- INSTRUCTIONS FOR THE TASK: Lines from the beginning of the entries up to and including the one with "v = 17'd34219;" must be duplicated word for word; leave out all others.

- INPUT FOR THIS TASK:

'''

--- src/rtl/spp_mmse_pkg.sv ---
// ----------------------------------------------------------------------------
// spp_mmse_pkg
// Shared types, codes and constants of the speech presence noise estimator.
// ----------------------------------------------------------------------------
package spp_mmse_pkg;

    // item kinds
    typedef enum logic [2:0] {
        KIND_LOAD  = 3'd0,
        KIND_RUN   = 3'd1,
        KIND_READ  = 3'd2,
        KIND_SEED  = 3'd3,
        KIND_SET   = 3'd4,
        KIND_FLOOR = 3'd5
    } spp_mmse_kind_t;

    // configuration register indexes
    typedef enum logic [2:0] {
        CFG_BINS   = 3'd0,
        CFG_XI     = 3'd1,
        CFG_CAP    = 3'd2,
        CFG_ALPHA  = 3'd3,
        CFG_KEEP   = 3'd4,
        CFG_NEWW   = 3'd5,
        CFG_THRESH = 3'd6
    } spp_mmse_cfg_idx_t;

    localparam logic       ANS_STATUS = 1'b0;
    localparam logic       ANS_READ   = 1'b1;

    localparam logic [1:0] FS_SILENT_FIRST = 2'd0;
    localparam logic [1:0] FS_CAPTURED     = 2'd1;
    localparam logic [1:0] FS_SILENT_HELD  = 2'd2;
    localparam logic [1:0] FS_UPDATED      = 2'd3;

    localparam logic [16:0] LOG2E_Q16 = 17'd94548;
    localparam logic [16:0] ONE_Q16   = 17'h10000;

    localparam int DIV_NW = 48;
    localparam int DIV_DW = 32;

    typedef struct packed {
        logic [15:0] xi;
        logic [15:0] cap;
        logic [15:0] alpha;
        logic [15:0] keep;
        logic [15:0] neww;
    } spp_mmse_cfg_t;

    typedef struct packed {
        logic start;
        logic prep;
    } spp_mmse_bin_cmd_t;

    // 2^(-j/16) in Q1.16
    function automatic logic [16:0] pow2_neg16(input logic [4:0] j);
        logic [16:0] v;
        case (j)
            5'd0:    v = 17'd65536;
            5'd1:    v = 17'd62757;
            5'd2:    v = 17'd60097;
            5'd3:    v = 17'd57549;
            5'd4:    v = 17'd55109;
            5'd5:    v = 17'd52773;
            5'd6:    v = 17'd50535;
            5'd7:    v = 17'd48393;
            5'd8:    v = 17'd46341;
            5'd9:    v = 17'd44376;
            5'd10:   v = 17'd42495;
            5'd11:   v = 17'd40693;
            5'd12:   v = 17'd38968;
            5'd13:   v = 17'd37316;
            5'd14:   v = 17'd35734;
            5'd15:   v = 17'd34219;
            5'd16:   v = 17'd32768;
            default: v = 17'd32768;
        endcase
        return v;
    endfunction

endpackage
<file path="src/design/sac_pkg.sv">
`timescale 1ns / 1ps
package sac_pkg;

	localparam int DEF_LINE_BYTES = 32;
	localparam int DEF_NUM_WAYS   = 4;
	localparam int DEF_NUM_SETS   = 64;

	localparam int ADDR_W = 32;
	localparam int DATA_W = 32;
	localparam int AGE_W  = 8;
	localparam logic [AGE_W-1:0] AGE_MAX = '1;

	localparam logic [1:0] OP_READ  = 2'd0;
	localparam logic [1:0] OP_WRITE = 2'd1;
	localparam logic [1:0] OP_FILL  = 2'd2;

	typedef enum logic [2:0] {
		KIND_READ    = 3'd0,
		KIND_WRITE   = 3'd1,
		KIND_WB      = 3'd2,
		KIND_FILLREQ = 3'd3,
		KIND_REJECT  = 3'd4
	} kind_t;

	typedef enum logic [3:0] {
		ST_IDLE,
		ST_DISPATCH,
		ST_DECIDE,
		ST_HIT_OUT,
		ST_WB_RD,
		ST_WB_OUT,
		ST_FREQ,
		ST_FILL_FIN,
		ST_FILL_OUT
	} state_t;

	typedef enum logic [2:0] {
		SEL_REJECT,
		SEL_HIT_WR,
		SEL_HIT_RD,
		SEL_WB,
		SEL_FREQ,
		SEL_FILL_WR,
		SEL_FILL_RD
	} out_sel_t;

	typedef struct packed {
		logic     take;
		logic     fill_word;
		logic     capture;
		logic     hit_commit;
		logic     hit_wr_data;
		logic     hit_rd;
		logic     miss_commit;
		logic     wb_rd;
		logic     wb_adv;
		logic     fill_fin;
		logic     fill_wr_data;
		logic     fill_rd;
		logic     out_load;
		out_sel_t out_sel;
	} cmd_t;

	typedef struct packed {
		logic req_reject;
		logic req_fill;
		logic req_write;
		logic fill_last;
		logic hit;
		logic victim_dirty;
		logic wb_last;
		logic pend_write;
		logic out_free;
	} status_t;

endpackage

</file>
<file path="src/design/sac_ctrl.sv">
`timescale 1ns / 1ps
module sac_ctrl (
	input  logic             clk,
	input  logic             arst_n,
	input  logic             req_valid,
	output logic             req_ready,
	input  sac_pkg::status_t st,
	output sac_pkg::cmd_t    cmd
);
	import sac_pkg::*;

	state_t state_q, state_d;

	always_ff @(posedge clk or negedge arst_n) begin
		if (!arst_n) begin
			state_q <= ST_IDLE;
		end else begin
			state_q <= state_d;
		end
	end

	always_comb begin
		state_d     = state_q;
		cmd         = '0;
		cmd.out_sel = SEL_REJECT;
		req_ready   = 1'b0;
		unique case (state_q)
			ST_IDLE: begin
				req_ready = 1'b1;
				if (req_valid) begin
					cmd.take = 1'b1;
					state_d  = ST_DISPATCH;
				end
			end
			ST_DISPATCH: begin
				priority if (st.req_reject) begin
					if (st.out_free) begin
						cmd.out_load = 1'b1;
						cmd.out_sel  = SEL_REJECT;
						state_d      = ST_IDLE;
					end
				end else if (st.req_fill) begin
					cmd.fill_word = 1'b1;
					state_d       = st.fill_last ? ST_FILL_FIN : ST_IDLE;
				end else begin
					cmd.capture = 1'b1;
					state_d     = ST_DECIDE;
				end
			end
			ST_DECIDE: begin
				priority if (st.hit && st.req_write) begin
					if (st.out_free) begin
						cmd.hit_commit  = 1'b1;
						cmd.hit_wr_data = 1'b1;
						cmd.out_load    = 1'b1;
						cmd.out_sel     = SEL_HIT_WR;
						state_d         = ST_IDLE;
					end
				end else if (st.hit) begin
					cmd.hit_commit = 1'b1;
					cmd.hit_rd     = 1'b1;
					state_d        = ST_HIT_OUT;
				end else begin
					cmd.miss_commit = 1'b1;
					state_d         = st.victim_dirty ? ST_WB_RD : ST_FREQ;
				end
			end
			ST_HIT_OUT: begin
				if (st.out_free) begin
					cmd.out_load = 1'b1;
					cmd.out_sel  = SEL_HIT_RD;
					state_d      = ST_IDLE;
				end
			end
			ST_WB_RD: begin
				cmd.wb_rd = 1'b1;
				state_d   = ST_WB_OUT;
			end
			ST_WB_OUT: begin
				if (st.out_free) begin
					cmd.out_load = 1'b1;
					cmd.out_sel  = SEL_WB;
					cmd.wb_adv   = 1'b1;
					state_d      = st.wb_last ? ST_FREQ : ST_WB_RD;
				end
			end
			ST_FREQ: begin
				if (st.out_free) begin
					cmd.out_load = 1'b1;
					cmd.out_sel  = SEL_FREQ;
					state_d      = ST_IDLE;
				end
			end
			ST_FILL_FIN: begin
				priority if (st.pend_write) begin
					if (st.out_free) begin
						cmd.fill_fin     = 1'b1;
						cmd.fill_wr_data = 1'b1;
						cmd.out_load     = 1'b1;
						cmd.out_sel      = SEL_FILL_WR;
						state_d          = ST_IDLE;
					end
				end else begin
					cmd.fill_fin = 1'b1;
					cmd.fill_rd  = 1'b1;
					state_d      = ST_FILL_OUT;
				end
			end
			ST_FILL_OUT: begin
				if (st.out_free) begin
					cmd.out_load = 1'b1;
					cmd.out_sel  = SEL_FILL_RD;
					state_d      = ST_IDLE;
				end
			end
			default: begin
				state_d = ST_IDLE;
			end
		endcase
	end

	ap_ready_idle: assert property (@(posedge clk) disable iff (!arst_n)
		req_ready |-> state_q == ST_IDLE)
		else $error("ready outside idle");
	ap_take_dispatch: assert property (@(posedge clk) disable iff (!arst_n)
		cmd.take |=> state_q == ST_DISPATCH)
		else $error("accepted word not dispatched");
	ap_load_free: assert property (@(posedge clk) disable iff (!arst_n)
		cmd.out_load |-> st.out_free)
		else $error("result register overwritten");
endmodule

</file>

'''

- YOUR RESPONSE:
--- src/rtl/spp_mmse_pkg.sv ---
// ----------------------------------------------------------------------------
// spp_mmse_pkg
// Shared types, codes and constants of the speech presence noise estimator.
// ----------------------------------------------------------------------------
package spp_mmse_pkg;

    // item kinds
    typedef enum logic [2:0] {
        KIND_LOAD  = 3'd0,
        KIND_RUN   = 3'd1,
        KIND_READ  = 3'd2,
        KIND_SEED  = 3'd3,
        KIND_SET   = 3'd4,
        KIND_FLOOR = 3'd5
    } spp_mmse_kind_t;

    // configuration register indexes
    typedef enum logic [2:0] {
        CFG_BINS   = 3'd0,
        CFG_XI     = 3'd1,
        CFG_CAP    = 3'd2,
        CFG_ALPHA  = 3'd3,
        CFG_KEEP   = 3'd4,
        CFG_NEWW   = 3'd5,
        CFG_THRESH = 3'd6
    } spp_mmse_cfg_idx_t;

    localparam logic       ANS_STATUS = 1'b0;
    localparam logic       ANS_READ   = 1'b1;

    localparam logic [1:0] FS_SILENT_FIRST = 2'd0;
    localparam logic [1:0] FS_CAPTURED     = 2'd1;
    localparam logic [1:0] FS_SILENT_HELD  = 2'd2;
    localparam logic [1:0] FS_UPDATED      = 2'd3;

    localparam logic [16:0] LOG2E_Q16 = 17'd94548;
    localparam logic [16:0] ONE_Q16   = 17'h10000;

    localparam int DIV_NW = 48;
    localparam int DIV_DW = 32;

    typedef struct packed {
        logic [15:0] xi;
        logic [15:0] cap;
        logic [15:0] alpha;
        logic [15:0] keep;
        logic [15:0] neww;
    } spp_mmse_cfg_t;

    typedef struct packed {
        logic start;
        logic prep;
    } spp_mmse_bin_cmd_t;

    // 2^(-j/16) in Q1.16
    function automatic logic [16:0] pow2_neg16(input logic [4:0] j);
        logic [16:0] v;
        case (j)
            5'd0:    v = 17'd65536;
            5'd1:    v = 17'd62757;
            5'd2:    v = 17'd60097;
            5'd3:    v = 17'd57549;
            5'd4:    v = 17'd55109;
            5'd5:    v = 17'd52773;
            5'd6:    v = 17'd50535;
            5'd7:    v = 17'd48393;
            5'd8:    v = 17'd46341;
            5'd9:    v = 17'd44376;
            5'd10:   v = 17'd42495;
            5'd11:   v = 17'd40693;
            5'd12:   v = 17'd38968;
            5'd13:   v = 17'd37316;
            5'd14:   v = 17'd35734;
            5'd15:   v = 17'd34219;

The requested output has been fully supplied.